Here Aug Hempel, lounging largely in his chair and eyeing Selina intently, turned his gaze absently through the window to where the grays, a living equine statue, stood before the house. His tone was one of meditation, not of argument. “It don't work out that way, seems. About mistakes it's funny. You got to make your own; and not only that, if you try to keep people from making theirs they get mad.” He whistled softly through his teeth following this utterance and tapped the chair seat with his finger nails.

“It's beauty!” Selina said then, almost passionately. Aug Hempel and Julie plainly could make nothing of this remark so she went on, eager, explanatory. “I used to think that if you wanted beauty—if you wanted it hard enough and hopefully enough—it came to you. You just waited, and lived your life as best you could, knowing that beauty might be just around the corner. You just waited, and then it came.”

“Beauty!” exclaimed Julie, weakly. She stared at Selina in the evident belief that this work-worn haggard woman was bemoaning her lack of personal pulchritude.

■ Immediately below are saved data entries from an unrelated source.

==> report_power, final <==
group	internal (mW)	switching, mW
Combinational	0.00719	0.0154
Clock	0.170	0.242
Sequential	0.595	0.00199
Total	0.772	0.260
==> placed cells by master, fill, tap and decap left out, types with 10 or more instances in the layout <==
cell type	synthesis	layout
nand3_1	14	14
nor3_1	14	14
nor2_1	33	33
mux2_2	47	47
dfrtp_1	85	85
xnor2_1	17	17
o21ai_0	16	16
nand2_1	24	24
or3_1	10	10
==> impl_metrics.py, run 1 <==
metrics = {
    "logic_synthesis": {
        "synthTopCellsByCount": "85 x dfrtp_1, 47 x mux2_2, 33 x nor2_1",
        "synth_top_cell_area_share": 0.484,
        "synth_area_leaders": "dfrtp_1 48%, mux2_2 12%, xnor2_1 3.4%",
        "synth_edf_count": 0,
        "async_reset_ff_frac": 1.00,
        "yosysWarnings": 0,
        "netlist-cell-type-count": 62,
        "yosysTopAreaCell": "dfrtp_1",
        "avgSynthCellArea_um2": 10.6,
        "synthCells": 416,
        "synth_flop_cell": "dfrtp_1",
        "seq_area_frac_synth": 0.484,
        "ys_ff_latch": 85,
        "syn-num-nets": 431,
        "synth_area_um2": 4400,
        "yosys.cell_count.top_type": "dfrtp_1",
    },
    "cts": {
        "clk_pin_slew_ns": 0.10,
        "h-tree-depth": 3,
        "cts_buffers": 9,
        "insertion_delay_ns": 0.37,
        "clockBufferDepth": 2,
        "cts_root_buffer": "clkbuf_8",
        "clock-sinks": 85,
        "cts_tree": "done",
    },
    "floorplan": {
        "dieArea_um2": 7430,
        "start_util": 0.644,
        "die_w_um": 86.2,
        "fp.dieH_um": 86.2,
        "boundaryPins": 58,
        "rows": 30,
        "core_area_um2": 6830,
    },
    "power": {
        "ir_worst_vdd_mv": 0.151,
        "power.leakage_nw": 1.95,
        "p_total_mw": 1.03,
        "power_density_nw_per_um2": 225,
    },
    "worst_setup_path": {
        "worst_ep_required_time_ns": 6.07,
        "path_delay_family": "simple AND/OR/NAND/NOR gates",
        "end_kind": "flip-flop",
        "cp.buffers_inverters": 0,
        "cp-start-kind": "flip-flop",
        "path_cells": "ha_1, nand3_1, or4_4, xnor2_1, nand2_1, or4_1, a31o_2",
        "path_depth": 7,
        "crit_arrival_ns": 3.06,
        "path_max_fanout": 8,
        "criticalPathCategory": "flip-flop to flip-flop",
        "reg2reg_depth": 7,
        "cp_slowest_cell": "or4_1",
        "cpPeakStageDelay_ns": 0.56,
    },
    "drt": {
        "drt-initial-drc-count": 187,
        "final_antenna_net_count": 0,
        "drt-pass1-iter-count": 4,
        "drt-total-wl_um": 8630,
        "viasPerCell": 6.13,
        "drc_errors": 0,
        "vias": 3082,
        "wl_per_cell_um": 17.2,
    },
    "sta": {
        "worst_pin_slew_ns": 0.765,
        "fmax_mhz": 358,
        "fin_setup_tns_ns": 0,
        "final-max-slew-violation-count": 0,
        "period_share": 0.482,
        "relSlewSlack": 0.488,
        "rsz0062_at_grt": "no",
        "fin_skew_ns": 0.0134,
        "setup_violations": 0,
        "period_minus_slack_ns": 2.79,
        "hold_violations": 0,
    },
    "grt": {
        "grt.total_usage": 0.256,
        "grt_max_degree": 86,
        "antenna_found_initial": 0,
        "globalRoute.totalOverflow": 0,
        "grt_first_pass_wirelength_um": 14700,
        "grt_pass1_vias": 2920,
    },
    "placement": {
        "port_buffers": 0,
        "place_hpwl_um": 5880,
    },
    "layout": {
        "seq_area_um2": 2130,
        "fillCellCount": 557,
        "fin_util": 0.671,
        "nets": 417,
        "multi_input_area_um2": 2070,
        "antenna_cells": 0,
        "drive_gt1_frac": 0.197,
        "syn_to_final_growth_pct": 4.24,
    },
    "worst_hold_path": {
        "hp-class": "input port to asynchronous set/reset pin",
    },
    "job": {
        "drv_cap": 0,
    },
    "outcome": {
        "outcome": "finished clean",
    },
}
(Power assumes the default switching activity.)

“Yes. All the worth-while things in life. All mixed up. Rooms in candle-light. Leisure. Colour. Travel. Books. Music. Pictures. People—all kinds of people. Work that you love. And growth—growth and watching people grow. Feeling very strongly about things and then developing that feeling to—to make something fine come of it.” The word self-expression was not in cant use then, and Selina hadn't it to offer them. They would not have known what she meant if she had. She threw out her hands now in a futile gesture. “That's what I mean by beauty. I want Dirk to have it.”

Julie blinked and nodded with the wise amiable look of comprehension assumed by one who has understood no single word of what has been said. August Hempel cleared his throat.

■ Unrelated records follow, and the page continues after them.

**src/rtl/multicycle_control.sv**
```systemverilog
// -----------------------------------------------------------------------------
// multicycle_control
//
// Sequencer for the shared multi-cycle RISC-V datapath (one ULA, one unified
// instruction/data memory port, one register file). Each instruction is
// stepped through fetch, decode, execute, memory and writeback states. Memory
// accesses complete on a mem_ready handshake. A bounded wait counter and an
// opcode check route the machine into a sticky TRAP state, which only reset
// can leave.
//
// Parameters
//   MAX_WAIT   cycles a memory access may wait for mem_ready before trapping
//              (legal range 1..255)
//
// Ports
//   clk        in   1  rising-edge clock
//   rst_n      in   1  asynchronous active-low reset
//   Opcode     in   7  IR[6:0], sampled only in DECODE
//   Zero       in   1  ULA zero flag, sampled only in BEQ
//   mem_ready  in   1  memory completes the current access this cycle
//   PCWrite    out  1  load PC
//   PCSrc      out  1  PC source: 0 = ULA result, 1 = ALUOut
//   IorD       out  1  memory address: 0 = PC, 1 = ALUOut
//   IRWrite    out  1  load IR and OldPC
//   MemRead    out  1  memory read request
//   MemWrite   out  1  memory write request
//   MemtoReg   out  1  writeback source: 0 = ALUOut, 1 = MDR
//   RegWrite   out  1  register file write enable
//   ULASrcA    out  2  operand A: 00 = PC, 01 = OldPC, 10 = register A
//   ULASrcB    out  2  operand B: 00 = register B, 01 = 4, 10 = immediate
//   ULAOp      out  2  00 = add, 01 = sub, 10 = R-type funct, 11 = addi
//   trap       out  1  sticky error flag
//   state      out  4  current state encoding (debug)
// -----------------------------------------------------------------------------
module multicycle_control #(
    parameter int MAX_WAIT = 15
) (
    input  logic       clk,
    input  logic       rst_n,
    input  logic [6:0] Opcode,
    input  logic       Zero,
    input  logic       mem_ready,
    output logic       PCWrite,
    output logic       PCSrc,
    output logic       IorD,
    output logic       IRWrite,
    output logic       MemRead,
    output logic       MemWrite,
    output logic       MemtoReg,
    output logic       RegWrite,
    output logic [1:0] ULASrcA,
    output logic [1:0] ULASrcB,
    output logic [1:0] ULAOp,
    output logic       trap,
    output logic [3:0] state
);

    typedef enum logic [3:0] {
        IDLE     = 4'd0,
        FETCH    = 4'd1,
        DECODE   = 4'd2,
        MEMADR   = 4'd3,
        MEMREAD  = 4'd4,
        MEMWB    = 4'd5,
        MEMWRITE = 4'd6,
        EXEC_R   = 4'd7,
        EXEC_I   = 4'd8,
        ALUWB    = 4'd9,
        BEQ      = 4'd10,
        TRAP     = 4'd11
    } state_t;

    localparam logic [6:0] OP_LW   = 7'b0000011;
    localparam logic [6:0] OP_SW   = 7'b0100011;
    localparam logic [6:0] OP_ADDI = 7'b0010011;
    localparam logic [6:0] OP_R    = 7'b0110011;
    localparam logic [6:0] OP_BEQ  = 7'b1100011;

    // Counter value on the last cycle an access may still wait.
    localparam logic [7:0] WAIT_LAST = 8'(MAX_WAIT - 1);

    localparam logic [1:0] SRCA_PC    = 2'b00;
    localparam logic [1:0] SRCA_OLDPC = 2'b01;
    localparam logic [1:0] SRCA_REGA  = 2'b10;
    localparam logic [1:0] SRCB_REGB  = 2'b00;
    localparam logic [1:0] SRCB_FOUR  = 2'b01;
    localparam logic [1:0] SRCB_IMM   = 2'b10;
    localparam logic [1:0] ULA_ADD    = 2'b00;
    localparam logic [1:0] ULA_SUB    = 2'b01;
    localparam logic [1:0] ULA_FUNCT  = 2'b10;
    localparam logic [1:0] ULA_ADDI   = 2'b11;

    state_t     state_q;
    state_t     state_d;
    logic [7:0] wait_cnt_q;
    logic [7:0] wait_cnt_d;
    logic [6:0] opcode_q;
    logic       timeout;
    logic       mem_wait_state;

    assign state   = state_q;
    assign timeout = (wait_cnt_q == WAIT_LAST);

    // States in which mem_ready is meaningful and the wait counter runs.
    assign mem_wait_state = (state_q == FETCH) || (state_q == MEMREAD) ||
                            (state_q == MEMWRITE);

    // -------------------------------------------------------------------------
    // State, wait counter and latched opcode registers
    // -------------------------------------------------------------------------
    always_ff @(posedge clk or negedge rst_n) begin
        if (!rst_n) begin
            state_q    <= IDLE;
            wait_cnt_q <= '0;
            opcode_q   <= '0;
        end else begin
            state_q    <= state_d;
            wait_cnt_q <= wait_cnt_d;
            if (state_q == DECODE) begin
                opcode_q <= Opcode;
            end
        end
    end

    // -------------------------------------------------------------------------
    // Wait counter next value
    // -------------------------------------------------------------------------
    // Clearing on every state change covers entry into FETCH, MEMREAD and
    // MEMWRITE; the counter is only consulted inside those states, so clearing
    // on the other transitions is harmless.
    always_comb begin
        wait_cnt_d = wait_cnt_q;
        if (state_d != state_q) begin
            wait_cnt_d = '0;
        end else if (mem_wait_state && !mem_ready) begin
            wait_cnt_d = wait_cnt_q + 8'd1;
        end
    end

    // -------------------------------------------------------------------------
    // Next state and outputs
    // -------------------------------------------------------------------------
    // PCWrite/IRWrite in FETCH and PCWrite in BEQ are Mealy outputs taken
    // straight from mem_ready and Zero; everything else depends on state only.
    always_comb begin
        state_d  = state_q;
        PCWrite  = 1'b0;
        PCSrc    = 1'b0;
        IorD     = 1'b0;
        IRWrite  = 1'b0;
        MemRead  = 1'b0;
        MemWrite = 1'b0;
        MemtoReg = 1'b0;
        RegWrite = 1'b0;
        ULASrcA  = SRCA_PC;
        ULASrcB  = SRCB_REGB;
        ULAOp    = ULA_ADD;
        trap     = 1'b0;

        case (state_q)
            IDLE: begin
                state_d = FETCH;
            end

            // Request the instruction and compute PC+4 in parallel.
            FETCH: begin
                MemRead = 1'b1;
                IorD    = 1'b0;
                ULASrcA = SRCA_PC;
                ULASrcB = SRCB_FOUR;
                ULAOp   = ULA_ADD;
                if (mem_ready) begin
                    IRWrite = 1'b1;
                    PCWrite = 1'b1;
                    PCSrc   = 1'b0;
                    state_d = DECODE;
                end else if (timeout) begin
                    state_d = TRAP;
                end
            end

            // OldPC + imm lands in ALUOut so BEQ can use it as the target.
            DECODE: begin
                ULASrcA = SRCA_OLDPC;
                ULASrcB = SRCB_IMM;
                ULAOp   = ULA_ADD;
                case (Opcode)
                    OP_LW, OP_SW: state_d = MEMADR;
                    OP_ADDI:      state_d = EXEC_I;
                    OP_R:         state_d = EXEC_R;
                    OP_BEQ:       state_d = BEQ;
                    default:      state_d = TRAP;
                endcase
            end

            // Effective address; the live Opcode may already have changed,
            // so the load/store choice uses the copy taken in DECODE.
            MEMADR: begin
                ULASrcA = SRCA_REGA;
                ULASrcB = SRCB_IMM;
                ULAOp   = ULA_ADD;
                state_d = (opcode_q == OP_LW) ? MEMREAD : MEMWRITE;
            end

            MEMREAD: begin
                MemRead = 1'b1;
                IorD    = 1'b1;
                if (mem_ready) begin
                    state_d = MEMWB;
                end else if (timeout) begin
                    state_d = TRAP;
                end
            end

            MEMWB: begin
                RegWrite = 1'b1;
                MemtoReg = 1'b1;
                state_d  = FETCH;
            end

            MEMWRITE: begin
                MemWrite = 1'b1;
                IorD     = 1'b1;
                if (mem_ready) begin
                    state_d = FETCH;
                end else if (timeout) begin
                    state_d = TRAP;
                end
            end

            EXEC_R: begin
                ULASrcA = SRCA_REGA;
                ULASrcB = SRCB_REGB;
                ULAOp   = ULA_FUNCT;
                state_d = ALUWB;
            end

            EXEC_I: begin
                ULASrcA = SRCA_REGA;
                ULASrcB = SRCB_IMM;
                ULAOp   = ULA_ADDI;
                state_d = ALUWB;
            end

            ALUWB: begin
                RegWrite = 1'b1;
                MemtoReg = 1'b0;
                state_d  = FETCH;
            end

            // Compare A-B; the target precomputed in DECODE sits in ALUOut.
            BEQ: begin
                ULASrcA = SRCA_REGA;
                ULASrcB = SRCB_REGB;
                ULAOp   = ULA_SUB;
                PCSrc   = 1'b1;
                PCWrite = Zero;
                state_d = FETCH;
            end

            TRAP: begin
                trap    = 1'b1;
                state_d = TRAP;
            end

            // Unused encodings 12..15 fall into TRAP.
            default: begin
                state_d = TRAP;
            end
        endcase
    end

endmodule
```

“I guess I know what you're driving at Selina, maybe. About Julie I felt just like that. She should have everything fine. I wanted her to have everything. And she did, too. Cried for the moon she had it.”

“I never did have it, Pa, any such thing!”

“Never cried for it, I know of.”

“For pity's sake!” pleaded Julie, the literal, “let's stop talking and do something. My goodness, anybody with a little money can have books and candles and travel around and look at pictures, if that's all. So let's
do
something. Pa, you've probably got it all fixed in your mind long ago. It's time we heard it. Here Selina was one of the most popular girls in Miss Fister's school, and lots of people thought the prettiest. And now just look at her!”

A flicker of the old flame leaped up in Selina. “Flatterer!” she murmured.